These unconvincing and unnerving words were the last that the world would hear from the President for several long hours as he was rushed to Sarasota airport and bundled aboard Air Force One. The presidential plane took off to circle the skies until it was clearer whether the attacks were over or this was just a beginning. At just after ten o’clock in America came the news that a fourth plane, United Flight 93, inbound to Washington, was not responding to air traffic control. In terror that the White House and the Capitol were the next targets, there was absolute chaos around the American President. While he circled the skies, most of the White House staff were evacuated. The Vice-President and the Secretary of State were locked in the hi
gh-security bunker underneath the East Wing. America was left with no visible leadership. The President and his number two were having difficulty communicating with each other, never mind the rest of the world.40
At just before five in the afternoon in Britain, the commuter train carrying the Prime Minister pulled into Victoria station. He was hurtled back to Downing Street accompanied by a wail of police outriders.
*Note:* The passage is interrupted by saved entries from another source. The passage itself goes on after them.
Context: an optimization exercise on an open-source flow, tuned for small area. The choices shown serve that exercise and are no tape-out recipe. Where RTL was checked, it was by simulation tests only, not by an equivalence proof against the original. Power is estimated from default activity; no workload was simulated.

== oak ==
==> module rlc_decoder, before the edit <==
module rlc_decoder (
    input  wire        clk,
    input  wire        rst,           
    input  wire        arm,
    input  wire [5:0]  cfg_dw,        
    input  wire [4:0]  cfg_c,         
    input  wire [15:0] cfg_limit,     
    input  wire [6:0]  cfg_ratio,     
    output wire        idle,
    input  wire        rx_valid,
    input  wire [7:0]  rx_data,
    output wire        rx_ready,
    output wire        out_valid,
    input  wire        out_ready,
    output wire [31:0] out_data,
    output wire        out_pre,
    output wire        done,
    output wire        done_err,
    output wire [31:0] total_samples,
    output wire [31:0] delay_value
);
    localparam S_IDLE  = 3'd0;
    localparam S_MUL   = 3'd1;
    localparam S_SHIFT = 3'd2;
    localparam S_DROP  = 3'd3;
    localparam S_OUT   = 3'd4;
    localparam S_DONE  = 3'd6;
    localparam S_ERR   = 3'd7;
    reg  [2:0]  state;
    reg  [2:0]  k;           
    reg  [4:0]  c;           
    reg  [1:0]  d1;          
    reg         drop;        
    reg  [15:0] a;           
    reg  [22:0] e;           
    reg  [47:0] x;           
    reg  [31:0] total_r;
    reg  [31:0] delay_r;
    wire dw_ok  = (|cfg_dw) && (!cfg_dw[5] || (cfg_dw[4:0] == 5'd0));           
    wire c_ok   = !cfg_c[4] || (cfg_c[3:0] == 4'd0);                            
    wire r_ok   = !(cfg_ratio[6] && cfg_ratio[5] &&
                    (cfg_ratio[4] || cfg_ratio[3] || (cfg_ratio[2] && (cfg_ratio[1] || cfg_ratio[0]))));
    wire cfg_ok = dw_ok && c_ok && r_ok && (|cfg_limit);
    wire [4:0] dwm1;
    wire [5:0] dwb;
    assign dwb[0] = 1'b1;
    genvar gi;
    generate
        for (gi = 0; gi < 5; gi = gi + 1) begin : g_dw
            assign dwm1[gi]  = cfg_dw[gi] ^ dwb[gi];
            assign dwb[gi+1] = dwb[gi] & !cfg_dw[gi];
        end
    endgenerate
    wire dc1 = dwm1[0] & cfg_c[0];
    wire dc2 = (dwm1[1] & cfg_c[1]) | (dc1 & (dwm1[1] ^ cfg_c[1]));
    wire drop_in = (dwm1[2] & cfg_c[2]) | (dc2 & (dwm1[2] ^ cfg_c[2]));
    wire [2:0]  clo = c[2:0];
    wire [15:0] rr  = {rx_data, rx_data} >> clo;
    wire [7:0]  r   = rr[7:0];                           
    wire [7:0]  lm  = 8'hFF >> clo;                      
    wire [2:0]  k_start   = {c[4] | c[3], c[4] | c[3], c[3]};    
    wire        k_neg     = k[2];
    wire        is_byte   = k_neg | (!k[1] & d1[1]) | ((k[1] == d1[1]) & (!k[0] | d1[0]));
    wire        last_byte = !k_neg && (k[1:0] == d1);
    wire        last_step = (k == 3'd3);
    wire [7:0]  hm  = ~lm & {8{rx_ready}};
    wire [7:0]  m   = (r & hm) | (x[47:40] & ~hm);
    wire [15:0] th = ~(16'hFFFF >> c);                   
    wire [15:0] code   = x[15:0] & th;
    wire        last_rep = !(|code);
    wire [15:0] code_dec;                        
    wire [16:0] cb;
    assign cb[0] = 1'b1;
    generate
        for (gi = 0; gi < 16; gi = gi + 1) begin : g_cd
            assign code_dec[gi] = code[gi] ^ cb[gi];
            assign cb[gi+1]     = cb[gi] & !code[gi];
        end
    endgenerate
    wire        pre   = (|e[22:7]) || (e[6] && e[5] && (e[4] || e[3] || e[2]));    
    wire        mul   = (state == S_MUL);
    wire        mul_x = &total_r[6:0];                   
    wire        fire  = out_valid && out_ready;
    wire        s_end = fire && last_rep;                
    wire        e_sub = !mul && s_end && pre;
    wire [15:0] a_nx;
    wire [16:0] ab;
    assign ab[0] = s_end;
    generate
        for (gi = 0; gi < 16; gi = gi + 1) begin : g_a
            assign a_nx[gi]  = a[gi] ^ ab[gi];
            assign ab[gi+1]  = ab[gi] & !a[gi];
        end
    endgenerate
    wire a_one = (a[15:1] == 15'd0) && a[0];
    localparam [22:0] M100 = 23'h7FFF9C;
    wire [22:0] add_b;
    wire [22:0] add_s;
    wire [23:0] ec;
    assign ec[0] = 1'b0;
    generate
        for (gi = 0; gi < 23; gi = gi + 1) begin : g_e
            if (gi == 0)
                assign add_b[gi] = mul ? (mul_x || a[gi]) : (e_sub && M100[gi]);
            else if (gi < 16)
                assign add_b[gi] = mul ? (!mul_x && a[gi]) : (e_sub && M100[gi]);
            else
                assign add_b[gi] = e_sub;
            assign add_s[gi]   = e[gi] ^ add_b[gi] ^ ec[gi];
            assign ec[gi+1]    = (e[gi] & add_b[gi]) | (ec[gi] & (e[gi] ^ add_b[gi]));
        end
    endgenerate
    wire [31:0] t_inc;
    wire [32:0] tc;
    assign tc[0] = fire || mul;
    generate
        for (gi = 0; gi < 32; gi = gi + 1) begin : g_t
            assign t_inc[gi] = total_r[gi] ^ tc[gi];
            assign tc[gi+1]  = tc[gi] & total_r[gi];
        end
    endgenerate
    wire [31:0] tot_nx = idle ? ({32{cfg_ok}} & {25'h1FFFFFF, ~cfg_ratio}) : t_inc;
    assign idle          = (state == S_IDLE);
    assign rx_ready      = (state == S_DROP) || ((state == S_SHIFT) && is_byte);
    assign out_valid     = (state == S_OUT);
    assign out_data      = x[47:16];
    assign out_pre       = pre;
    assign done          = (state == S_DONE) || (state == S_ERR);
    assign done_err      = (state == S_ERR);
    assign total_samples = total_r;
    assign delay_value   = delay_r;
    always @(posedge clk) begin
        if (rst) begin
            state <= S_IDLE;
        end else begin
            case (state)
                S_IDLE: if (arm) state <= cfg_ok ? S_MUL : S_ERR;
                S_MUL:  if (mul_x) state <= S_SHIFT;
                S_SHIFT: begin
                    if (!is_byte || rx_valid) begin
                        if (last_byte && drop)
                            state <= S_DROP;
                        else if (last_step)
                            state <= S_OUT;
                    end
                end
                S_DROP: if (rx_valid) state <= (d1 == 2'd3) ? S_OUT : S_SHIFT;
                S_OUT: begin
                    if (out_ready && last_rep)
                        state <= a_one ? S_DONE : S_SHIFT;
                end
                default: state <= S_IDLE;
            endcase
        end
    end
    always @(posedge clk) begin
        a       <= idle ? cfg_limit : a_nx;
        e       <= idle ? {16'hFFFF, ~cfg_ratio} : add_s;
        total_r <= tot_nx;
        if ((mul && mul_x) || (fire && pre) || (idle && !cfg_ok))
            delay_r <= tot_nx;
        if (idle) begin
            c    <= cfg_c;
            d1   <= dwm1[4:3];
            drop <= drop_in;
        end
        case (state)
            S_MUL:  k <= k_start;
            S_SHIFT: begin
                if (!is_byte || rx_valid) begin
                    x <= {r & lm & {8{is_byte}}, m, x[39:8]};
                    k <= {k[2] ^ (k[1] & k[0]), k[1] ^ k[0], !k[0]};
                end
            end
            S_DROP: begin
                if (rx_valid)
                    x[47:40] <= m;
            end
            S_OUT: begin
                if (out_ready) begin
                    if (last_rep)
                        k <= k_start;
                    else
                        x[15:0] <= code_dec;
                end
            end
            default: ;
        endcase
    end
endmodule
Watching from the doorstep of Number 12, one of his staff was struck by Blair’s profile as he strode through the front door of Number 10. ‘This was not someone floored by what had just happened. It was someone who had half expected something like this. By the time he got to Downing Street he had analysed the consequences. That was why he was able to respond with such certainty and such strategic sense.’41 The Cabinet Secretary agrees: ‘The moment he was in the building you could see that he regarded this event as of enormous significance.’42 Wilson checked whether the Prime Minister was content with the protective measures that the Cabinet Secretary had ordered in his absence. ‘Sure, sure,’ said Blair, a little impatiently. ‘Fine.’ He went straight into his small den accompanied by Wilson, Campbell and Powell. They were joined by Stephen Lander and John Scarlett, recently appointed as the chairman of the Joint Intelligence Committee, which collates the work of the intelligence agencies and GCHQ. ‘Blair comes alive when something exciting and dramatic is going on. The adrenalin was running. He was very focused, very alert.’43 The Prime Minister addressed the group in the den. ‘Who did this?’ he demanded. Lander of MI5 spoke: ‘This is not my territory particularly,’ he said. ‘But it’s got the whiff of al-Qaeda. I think people will be pointing the finger at al-Qaeda.’ Scarlett broadly agreed that was most probable. The intelligence chiefs talked about previous al-Qaeda attacks in Africa and the Middle East, and how they were being harboured by the Taliban regime in Afghanistan. Blair looked fuzzy at the mention of Osama bin Laden’s terrorist network. Turning to Lander, he asked: ‘Did I know about this?’ ‘JIC has been reporting about this. It was in the red book,’ replied Lander, who knew Blair well enough to be direct with him. ‘Perhaps you haven’t read them.’ Blair shrugged: ‘Fair enough.’44 One of the non-intelligence officials present comments: ‘I don’t think Blair knew much about al-Qaeda at this point. It was clear to me that he hadn’t taken in earlier warnings.’45
Jonathan Powell insists that Blair was already ‘slightly obsessive’ about al-Qaeda before 9/11, but agrees ‘we hadn’t focused on the Taliban at all.’46 Powell sent one of the duty clerks out to the Waterstone’s bookshop on the corner of Trafalgar Square to buy every book he could find on Afghanistan and al-Qaeda.47
Blair would later tell me: ‘September 11th was for me a revelation. They killed 3,000, which was a lot. But if they could have killed 30,000, they would have.’48
He was again asking: ‘What are the Americans doing?’ and ‘Where’s Bush? How will he react?’ Lander offered the opinion that there would be massive pressure on the President to retaliate against Afghanistan for harbouring al-Qaeda bases. The Americans might also have their sights on Iran, Iraq and Libya. Blair agreed that there was a big risk that Bush would feel compelled to lash out. He continued to fret about the whereabouts of the invisible President. In the words of one aide: ‘We were all thinking: where the fuck are they?’49
It was now approaching 5.30 p.m. Blair went down to the basement to chair a meeting of COBRA, the viperish acronymn for Cabinet Office Briefing Room A, Downing Street’s cheaper version of the White House situation room. Some sixty people were crowded into the windowless basement room. Ministers and officials had rushed there, invited or not, of their own accord. ‘Some Cabinet ministers just turned up.’50 People stood against the walls.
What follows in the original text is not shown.